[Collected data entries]
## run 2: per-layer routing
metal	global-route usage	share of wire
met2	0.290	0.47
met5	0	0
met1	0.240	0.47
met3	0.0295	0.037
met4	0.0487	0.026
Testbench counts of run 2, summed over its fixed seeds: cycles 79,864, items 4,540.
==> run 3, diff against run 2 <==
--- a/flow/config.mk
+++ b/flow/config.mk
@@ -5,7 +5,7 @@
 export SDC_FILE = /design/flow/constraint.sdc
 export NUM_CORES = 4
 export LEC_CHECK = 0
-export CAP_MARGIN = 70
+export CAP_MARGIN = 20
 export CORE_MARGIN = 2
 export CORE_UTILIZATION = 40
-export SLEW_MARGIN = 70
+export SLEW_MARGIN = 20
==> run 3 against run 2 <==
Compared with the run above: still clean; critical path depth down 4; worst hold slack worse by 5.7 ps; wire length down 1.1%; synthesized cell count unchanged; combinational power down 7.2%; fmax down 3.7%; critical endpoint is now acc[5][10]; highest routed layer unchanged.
Background: an optimization exercise with open tools, aiming at small area, a short achievable clock period and few clock cycles. Do not read the settings as production practice.
For this run, only the layout was checked, not whether the RTL still works.
Power and IR drop assume default switching activity.

==> flow/run.sh <==
#!/bin/bash
# The standard layout (standard.sh: the standard flow's synthesis and ORFS flow), with the
# port buffers made of sky130_fd_sc_hd__buf_1 cells instead of the default
# delay-buffer cells, and clock tree synthesis without dummy loads.
# make's full output goes to flow_make.log.
set -euo pipefail
export BUFFER_PORTS_ARGS="-buffer_cell sky130_fd_sc_hd__buf_1"
export CTS_ARGS="-sink_clustering_enable -repair_clock_nets -dont_use_dummy_load -buf_list sky130_fd_sc_hd__clkbuf_8 -sink_clustering_size 30"
bash standard.sh > flow_make.log 2>&1
==> standard.sh <==
#!/bin/bash
# synth_recipe.tcl (not shown) runs the flow's synth.tcl, then flattens the netlist and writes it again
# the make line also repeats each setting of config.mk as NAME=value (left out here)
make -C /OpenROAD-flow-scripts/flow DESIGN_CONFIG=/design/flow/config.mk WORK_HOME=/design/flow/orfs CLKGATE_MAP_FILE= SYNTH_SCRIPT=/design/flow/synth_recipe.tcl "${@:-finish}"
==> config.mk <==
export PLATFORM = sky130hd
export DESIGN_NAME = mctp_tx
export DESIGN_NICKNAME = mctp_tx
export VERILOG_FILES = /design/flow/design.v
export SDC_FILE = /design/flow/constraint.sdc
export NUM_CORES = 4
export LEC_CHECK = 0
export CAP_MARGIN = 20
export CORE_MARGIN = 2
export CORE_UTILIZATION = 40
export CTS_BUF_LIST = sky130_fd_sc_hd__clkbuf_8
export CTS_CLUSTER_SIZE = 30
export SETUP_SLACK_MARGIN = 2.8
export SLEW_MARGIN = 20
export SYNTH_HIERARCHICAL = 1
export TNS_END_PERCENT = 40
==> constraint.sdc <==
create_clock -name core_clock -period 5.0 [get_ports {clk}]
set_input_delay 1.0000 -clock core_clock [delete_from_list [all_inputs] [get_ports {clk}]]
set_output_delay 1.0000 -clock core_clock [all_outputs]
set_load 0.01 [all_outputs]
This is an optimization exercise on Yosys and OpenROAD, whose aim is small area, a short achievable clock period and few clock cycles per item, not a production implementation.
In this exercise RTL edits were held to simulation tests only and were not proved equivalent to the original.

==> 04-21 <==
==> flow/design.v (excerpt) <==
module gt06_rx (
    input  wire        clk,
    input  wire        rst,
    input  wire        lenient,
    input  wire        in_valid,
    output wire        in_ready,
    input  wire [7:0]  in_data,
    output reg         rec_valid,
    input  wire        rec_ready,
    output reg  [2:0]  rec_type,
    output reg  [15:0] rec_data
);
clock: 13.0 ns
lec_check: 0
cap_margin: 20
core_margin: 2
core_utilization: 65
cts_cluster_diameter: 100
cts_cluster_size: 30
slew_margin: 20
standard.sh (not shown) runs the stock make flow with config.mk's settings and CLKGATE_MAP_FILE= SYNTH_SCRIPT=/design/flow/synth_recipe.tcl, a recipe that flattens the netlist after the stock synthesis.
==> flow/flow/run.sh <==
#!/bin/bash
# The standard layout, with repair_timing asked for extra setup slack so that
# the layout closes well below the design's clock period (which is unchanged).
set -euo pipefail
bash standard.sh SETUP_SLACK_MARGIN=9.3 finish > make_finish.log 2>&1
==> 05-03 (differences from 04-21) <==
--- a/flow/design.v
+++ b/flow/design.v
@@ -41,13 +41,12 @@
     reg [7:0]  len;
     reg [7:0]  cnt;                      
     reg [15:0] fcs;
     reg        crc_hi_ok;                
     reg [7:0]  e0;
     reg        crc_ok;
-    reg        len_q;                    
     reg        crc_told;                 
     reg [8:0]  cand;                     
     reg [18:0] q [0:QD-1];
     reg [1:0]  qw, qr;
     reg [2:0]  qn;
     reg [2:0]  fn;                       
@@ -128,14 +127,14 @@
                     take      = 1'b0;
                     redo      = 1'b1;
                     sst_n     = S_SEEK0;
                 end else if (!crc_ok && !crc_told) begin
                     want_push = 1'b1;
                     push_rec  = {R_CRCERR, ~fcs};
-                    take      = !len_q;
-                    sst_n     = len_q ? S_E1 : S_SEEK0;
+                    take      = !lenient;
+                    sst_n     = lenient ? S_E1 : S_SEEK0;
                 end else begin
                     want_push = 1'b1;
                     push_rec  = {R_HDR, len, cand[7:0]};
                     is_frame  = 1'b1;
                     sst_n     = S_SEEK0;
                 end
@@ -143,76 +142,29 @@
         endcase
     end
     wire store = want_store & ~resc;
     wire go    = bv & ~(want_push & q_full) & ~(store & full);
     wire push  = go & want_push;
     wire cons  = go & take;              
-    reg         o_vn;
-    reg  [2:0]  o_tn;
-    reg  [15:0] o_dn;
-    wire        oload  = o_vn | rec_ready;
+    wire        oload  = ~rec_valid | rec_ready;
     wire [18:0] qh     = q[qr];
     wire        q_emp  = (qn == 3'd0);
     wire        pop    = ~e_act & ~q_emp & oload;
     wire        pop_fr = pop & (qh[18:16] == R_HDR);
     wire        e_step = e_act & oload;
     wire        e_last = e_step & (e_cnt == 8'd1);
     wire s_need = resc & (~rb_v | (cons & ~redo));
     wire s_more = (sp != tail);
     wire s_load = s_need & s_more & ~e_act;
-    reg         nv;
-    reg  [2:0]  nt;
-    reg  [15:0] nd;
-    always @(*) begin
-        nv = ~o_vn;
-        nt = ~o_tn;
-        nd = ~o_dn;
-        if (pop) begin
-            if (pop_fr) begin
-                nv        = 1'b0;
-                nd[15:8]  = qh[15:8];            
-            end else begin
-                nv        = 1'b1;
-                nt        = qh[18:16];
-                nd        = qh[15:0];
-            end
-        end else if (e_step) begin
-            if (e_first) begin
-                nv        = 1'b1;
-                nt        = 3'd5;
-                nd[7:0]   = rd;
-            end else if (e_cnt == 8'd2) begin
-                nv        = 1'b0;
-                nd[15:8]  = rd;                  
-            end else if (e_cnt == 8'd1) begin
-                nv        = 1'b1;
-                nt        = 3'd7;
-                nd[7:0]   = rd;
-            end else begin
-                nv        = 1'b1;
-                nt        = 3'd6;
-                nd        = {8'h00, rd};
-            end
-        end else if (oload)
-            nv = 1'b0;
-    end
     always @(posedge clk) begin
         if (!full)
             mem[tail[7:0]] <= sb;
     end
     wire [8:0] qh_pos = {head[8] ^ (qh[7:0] < head[7:0]), qh[7:0]};
     wire [8:0] keep   = (sst == S_BODY || sst == S_E0 || sst == S_E1) ? cand :
                         (resc ? sp : tail);
-    always @(posedge clk)
-        len_q <= lenient;
-    always @(posedge clk) begin
-        o_tn     <= ~nt;
-        o_dn     <= ~nd;
-        rec_type <= nt;
-        rec_data <= nd;
-    end
     always @(posedge clk) begin
         if (rst) begin
             rdy       <= 1'b1;
             sb_v      <= 1'b0;
             ib_v      <= 1'b0;
             sst       <= S_SEEK0;
@@ -224,13 +176,12 @@
             qw        <= 2'd0;
             qr        <= 2'd0;
             qn        <= 3'd0;
             fn        <= 3'd0;
             e_act     <= 1'b0;
             rec_valid <= 1'b0;
-            o_vn      <= 1'b1;
         end else begin
             if (sb_v & ~(cons & ~resc)) begin
                 if (acc) begin
                     ib   <= in_data;
                     ib_v <= 1'b1;
                 end
@@ -291,25 +242,47 @@
                 qw    <= qw + 2'd1;
             end
             if (pop)
                 qr <= qr + 2'd1;
             qn <= qn + {2'd0, push} - {2'd0, pop};
             fn <= fn + {2'd0, push & is_frame} - {2'd0, pop_fr};
-            o_vn      <= ~nv;
-            rec_valid <= nv;
-            if (e_step & e_last)
-                e_act <= 1'b0;
-            else if (pop_fr)
-                e_act <= 1'b1;
-            if (pop_fr) begin
-                e_first <= 1'b1;
-                e_cnt   <= qh[15:8];
+            if (pop) begin
+                if (pop_fr) begin
+                    e_act     <= 1'b1;
+                    e_first   <= 1'b1;
+                    e_cnt     <= qh[15:8];
+                    rec_valid <= 1'b0;
+                    rec_data[15:8] <= qh[15:8];      
+                end else begin
+                    rec_valid <= 1'b1;
+                    rec_type  <= qh[18:16];
+                    rec_data  <= qh[15:0];
+                end
             end else if (e_step) begin
                 e_first <= 1'b0;
                 e_cnt   <= e_cnt - 8'd1;
-            end
+                if (e_first) begin
+                    rec_valid <= 1'b1;
+                    rec_type  <= 3'd5;
+                    rec_data[7:0] <= rd;
+                end else if (e_cnt == 8'd2) begin
+                    rec_valid <= 1'b0;
+                    rec_data[15:8] <= rd;            
+                end else if (e_cnt == 8'd1) begin
+                    rec_valid <= 1'b1;
+                    rec_type  <= 3'd7;
+                    rec_data[7:0] <= rd;
+                end else begin
+                    rec_valid <= 1'b1;
+                    rec_type  <= 3'd6;
+                    rec_data  <= {8'h00, rd};
+                end
+                if (e_last)
+                    e_act <= 1'b0;
+            end else if (oload)
+                rec_valid <= 1'b0;
             if (pop_fr)
                 rp <= qh[7:0];
             else if (e_act & ~e_last)
                 rp <= rp + {7'd0, e_step};
             else if (go & redo)
                 rp <= cand[7:0];
==> flow/flow/run.sh (replaced) <==
#!/bin/bash
# The standard layout, with repair_timing asked for extra setup slack so that
# the layout closes well below the design's clock period (which is unchanged).
set -euo pipefail
bash standard.sh SETUP_SLACK_MARGIN=8.9 finish > make_finish.log 2>&1
Settings changed: CTS_CLUSTER_DIAMETER 100 to 60.
==> 11-24 (differences from 04-21) <==
Settings changed: CTS_CLUSTER_SIZE 30 to 27.
==> results.json <==
{
  "grtUsageMet2_pct": 47.5,
  "finalPower_mw": 16.0,
  "fin_crit_ns": 3.97,
  "preCtsSetupSlack_ns": 7.31,
  "status": "finished clean",
  "worstReg2RegEnd": "mem[235][6]",
  "final_cells": 6418,
  "reg2reg_depth": 3
}
the above is filed under 11-24
This is an optimization exercise on Yosys and OpenROAD, whose aim is small area, a short achievable clock period and few clock cycles per item, not a production implementation.
Only simulation tests tie the RTL to the original design; equivalence was not proved.
Power figures rest on the tool's default switching activity, not on a simulated workload.

==> flow/design.v <==
module simon_engine (
    input  wire         clk,
    input  wire         rst_n,       
    input  wire         start,
    input  wire [1:0]   op,
    input  wire         variant,
    input  wire [255:0] key,         
    input  wire [63:0]  din0,        
    input  wire [63:0]  din1,        
    output reg          busy,
    output reg          done,
    output reg          err,
    output reg          ks_valid,
    output wire [63:0]  dout0,
    output wire [63:0]  dout1
);
    localparam integer R = 2;               
    localparam integer N = 72 / R;          
    localparam [1:0] OP_KEXP = 2'd0, OP_ENC = 2'd1, OP_DEC = 2'd2;
    localparam [63:0] Z = 64'h3DC94C3A046D678B;
    reg [6:0]  cnt;             
    reg        kx;              
    reg        is_dec;
    reg        var_r;           
    reg        nvar_r;          
    reg        last;            
    reg        declast;         
    reg        btb;             
    reg        ysel;            
    reg        yen;             
    reg [255:0] xw;             
    reg [255:0] yw;             
    reg [63:0]  a, b;           
    assign dout0 = a;
    assign dout1 = b;
    function [63:0] rotl;
        input [63:0] x;
        input integer r;
        rotl = (x << r) | (x >> (64 - r));
    endfunction
    function [63:0] rotr;
        input [63:0] x;
        input integer r;
        rotr = (x >> r) | (x << (64 - r));
    endfunction
    function [63:0] round_f;
        input        v;
        input [63:0] x;
        begin
            round_f = (rotl(x | {64{v}}, 8) & rotl(x, 1)) ^ rotl(x & {64{v}}, 8) ^ rotl(x, 2);
        end
    endfunction
    function [127:0] ztab;
        input integer jj;
        input integer bwd;
        integer c, m;
        begin
            ztab = 128'd0;
            for (c = 0; c < N - 1; c = c + 1) begin
                m = bwd ? (76 - R * (c + 2) + jj) : (R * c + 4 + jj);
                ztab[c] = Z[(m + 62 * 4 - 4) % 62];
            end
        end
    endfunction
    localparam [127:0] ZF0 = ztab(0, 0), ZF1 = ztab(1, 0), ZF2 = ztab(2, 0), ZF3 = ztab(3, 0);
    localparam [127:0] ZB0 = ztab(0, 1), ZB1 = ztab(1, 1), ZB2 = ztab(2, 1), ZB3 = ztab(3, 1);
    wire [3:0] zf = {ZF3[cnt], ZF2[cnt], ZF1[cnt], ZF0[cnt]};
    wire [3:0] zbk = {ZB3[cnt], ZB2[cnt], ZB1[cnt], ZB0[cnt]};
    reg [63:0] kf [0:R+3];
    reg [63:0] kb [0:R+3];
    reg [255:0] xnext, ynext;
    reg [63:0] ta, tb, tk, knext;
    integer j;
    always @* begin
        for (j = 0; j < 4; j = j + 1)
            kf[j] = xw[64*j +: 64];
        for (j = 0; j < R; j = j + 1)
            kf[j+4] = ~kf[j] ^ rotr(kf[j+3], 3) ^ rotr(kf[j+3], 4)
                    ^ kf[j+1] ^ rotr(kf[j+1], 1)
                    ^ {62'd0, 1'b1, ~zf[j]};
        for (j = 0; j < 4; j = j + 1)
            xnext[64*j +: 64] = kf[R + j];
        for (j = 0; j < 4; j = j + 1)
            kb[R+j] = yw[64*j +: 64];
        for (j = R - 1; j >= 0; j = j - 1)
            kb[j] = ~kb[j+4] ^ rotr(kb[j+3], 3) ^ rotr(kb[j+3], 4)
                  ^ kb[j+1] ^ rotr(kb[j+1], 1)
                  ^ {62'd0, 1'b1, ~zbk[j]};
        for (j = 0; j < 4; j = j + 1)
            ynext[64*j +: 64] = kb[j];
        ta = a;
        tb = b;
        for (j = 0; j < R; j = j + 1) begin
            tk = (j == 0) ? 64'd0 : is_dec ? yw[64*(R-1-j) +: 64] : xw[64*j +: 64];
            {ta, tb} = {tb, ta ^ round_f((j == 0) ? var_r : !nvar_r, tb) ^ tk};
        end
        knext = is_dec ? kb[R-1] : kf[R];
    end
    wire accept = start && !busy;
    wire run_ok = ks_valid && (op == OP_ENC || op == OP_DEC);
    wire [63:0] kfirst = op[1] ? yw[64*(R-1) +: 64] : xw[63:0];
    always @(posedge clk) begin
        if (declast)
            a <= tb;
        else if (busy)
            a <= last ? ta : (ta ^ knext);
        else
            a <= (op[1] ? din1 : din0) ^ kfirst;
        if (btb)
            b <= tb;
        else if (busy)
            b <= ta;
        else
            b <= op[1] ? din0 : din1;
        if (accept && op == OP_KEXP)
            xw <= key;
        else if (busy)
            xw <= last ? yw : xnext;
        if (yen)
            yw <= ysel ? xw : ynext;
    end
    always @(posedge clk) begin
        if (!rst_n) begin
            busy     <= 1'b0;
            done     <= 1'b0;
            last     <= 1'b0;
            declast  <= 1'b0;
            btb      <= 1'b0;
            ysel     <= 1'b0;
            yen      <= 1'b0;
            err      <= 1'b0;
            ks_valid <= 1'b0;
        end else begin
            done    <= 1'b0;
            last    <= 1'b0;
            declast <= 1'b0;
            btb     <= 1'b0;
            ysel    <= 1'b0;
            yen     <= 1'b0;
            if (busy) begin
                cnt <= cnt + 7'd1;
                if (last) begin
                    busy <= 1'b0;
                    done <= 1'b1;
                    if (kx)
                        ks_valid <= 1'b1;
                end else if (cnt == N - 2) begin
                    last    <= 1'b1;
                    declast <= is_dec;
                    btb     <= !is_dec;
                    ysel    <= 1'b1;
                    yen     <= 1'b1;
                end else begin
                    btb     <= 1'b1;
                    yen     <= !kx;
                end
            end else if (accept) begin
                err <= 1'b0;
                cnt <= 7'd0;
                kx  <= (op == OP_KEXP);
                if (op == OP_KEXP) begin
                    ks_valid <= 1'b0;
                    busy     <= 1'b1;
                    btb      <= 1'b1;
                    ysel     <= 1'b1;
                    yen      <= 1'b1;
                end else if (run_ok) begin
                    is_dec <= (op == OP_DEC);
                    var_r  <= variant;
                    nvar_r <= !variant;
                    busy   <= 1'b1;
                    btb    <= 1'b1;
                    yen    <= 1'b1;
                end else begin
                    err  <= 1'b1;
                    done <= 1'b1;
                end
            end
        end
    end
endmodule
==> flow/config.mk <==
export PLATFORM = sky130hd
export DESIGN_NAME = simon_engine
export DESIGN_NICKNAME = simon_engine
export VERILOG_FILES = /design/flow/design.v
export SDC_FILE = /design/flow/constraint.sdc
export NUM_CORES = 4
export LEC_CHECK = 0
export ABC_CLOCK_PERIOD_IN_PS = 2400
export CAP_MARGIN = 20
export CORE_MARGIN = 2
export CORE_UTILIZATION = 60
export PLACE_DENSITY = 0.75
export SETUP_SLACK_MARGIN = 3.6
export SLEW_MARGIN = 20
export SYNTH_MEMORY_MAX_BITS = 8192
==> flow/constraint.sdc <==
create_clock -name core_clock -period 6.0 [get_ports {clk}]
set_input_delay 1.2000 -clock core_clock [delete_from_list [all_inputs] [get_ports {clk}]]
set_output_delay 1.2000 -clock core_clock [all_outputs]
set_load 0.01 [all_outputs]
standard.sh (not shown) runs the stock make flow with config.mk's settings and CLKGATE_MAP_FILE= SYNTH_SCRIPT=/design/flow/synth_recipe.tcl, a recipe that flattens the netlist after the stock synthesis.
==> flow/flow/run.sh <==
#!/bin/bash
# The standard layout (the standard.sh: standard synthesis and ORFS steps),
# with the port buffers that buffer_ports inserts made of buf_2 cells.
set -euo pipefail
bash standard.sh finish "BUFFER_PORTS_ARGS=-buffer_cell sky130_fd_sc_hd__buf_2" > flow_finish.log 2>&1
Testbench counts at the start, summed over its fixed seeds: cycles 20,128, items 544.
==> next run, changes <==
--- a/flow/config.mk
+++ b/flow/config.mk
@@ -8 +8 @@
-export ABC_CLOCK_PERIOD_IN_PS = 2400
+export ABC_CLOCK_PERIOD_IN_PS = 2500
@@ -11,0 +12,2 @@
+export CTS_CLUSTER_DIAMETER = 100
+export CTS_CLUSTER_SIZE = 22
@@ -13 +15 @@
-export SETUP_SLACK_MARGIN = 3.6
+export SETUP_SLACK_MARGIN = 3.5
Wire length fell by 3.4%.
Design area fell by 5.6%.
Combinational power fell by about 6%.
Critical path depth rose by 2.
Register-to-register slack loses 80 ps.
Area after synthesis is unchanged.
Clock skew fell by 12 ps.
Via count fell by 2.9%.
Worst setup slack loses 77 ps.
Power fell by 8.2%.
First-iteration DRC count fell by 4.0%.
==> next run, changes <==
--- a/flow/config.mk
+++ b/flow/config.mk
@@ -11,4 +11 @@
-export CORE_UTILIZATION = 60
-export CTS_CLUSTER_DIAMETER = 100
-export CTS_CLUSTER_SIZE = 22
-export PLACE_DENSITY = 0.75
+export CORE_UTILIZATION = 40
Via count went down slightly; fmax went up by a few percent; routed wire length went up by a little under a tenth; non-clock buffer count went up by 100; worst setup slack improves by 57 ps; count of clock-buffer cells in the layout went up by 56; core utilization went down by 20 points; global-route usage went down by 11 points.

[port drivers added, routing unchanged]
In the flow no input, the clock included, has a driving cell. The finished layouts below were timed again as built, in two steps.
Step 1, drivers: a clkbuf_16 drives clk and a buf_2 each remaining input, both assumed.
Step 2 moves the port delays by t, midway between the first and last clock arrival at a register: inputs arrive t later, outputs are due t later. That takes back most of the time a late clock gives input paths.
Three values: ideal, step 1, step 2; two values: the first two.
run | shift t [ns] | setup slack, ns | worst setup path at the end | cell pins on the clock port's net
the first run | 0.695 | 3.479 / 3.456 / 2.761 | input to register | 1
the second run | 0.680 | 3.403 / 3.403 / 2.729 | input to register | 1
the third run | 0.734 | 3.460 / 3.460 / 2.735 | input to register | 1
After both steps setup and hold are still met in every run listed. The setup slack of the third run, which loses most, moves by 0.000 ns with the drivers and by -0.725 ns with both steps.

> EXERCISE DETAILS: The number alone is the answer: work out how many lines in the data contain "over".

> RESULT FOR THIS EXERCISE: 2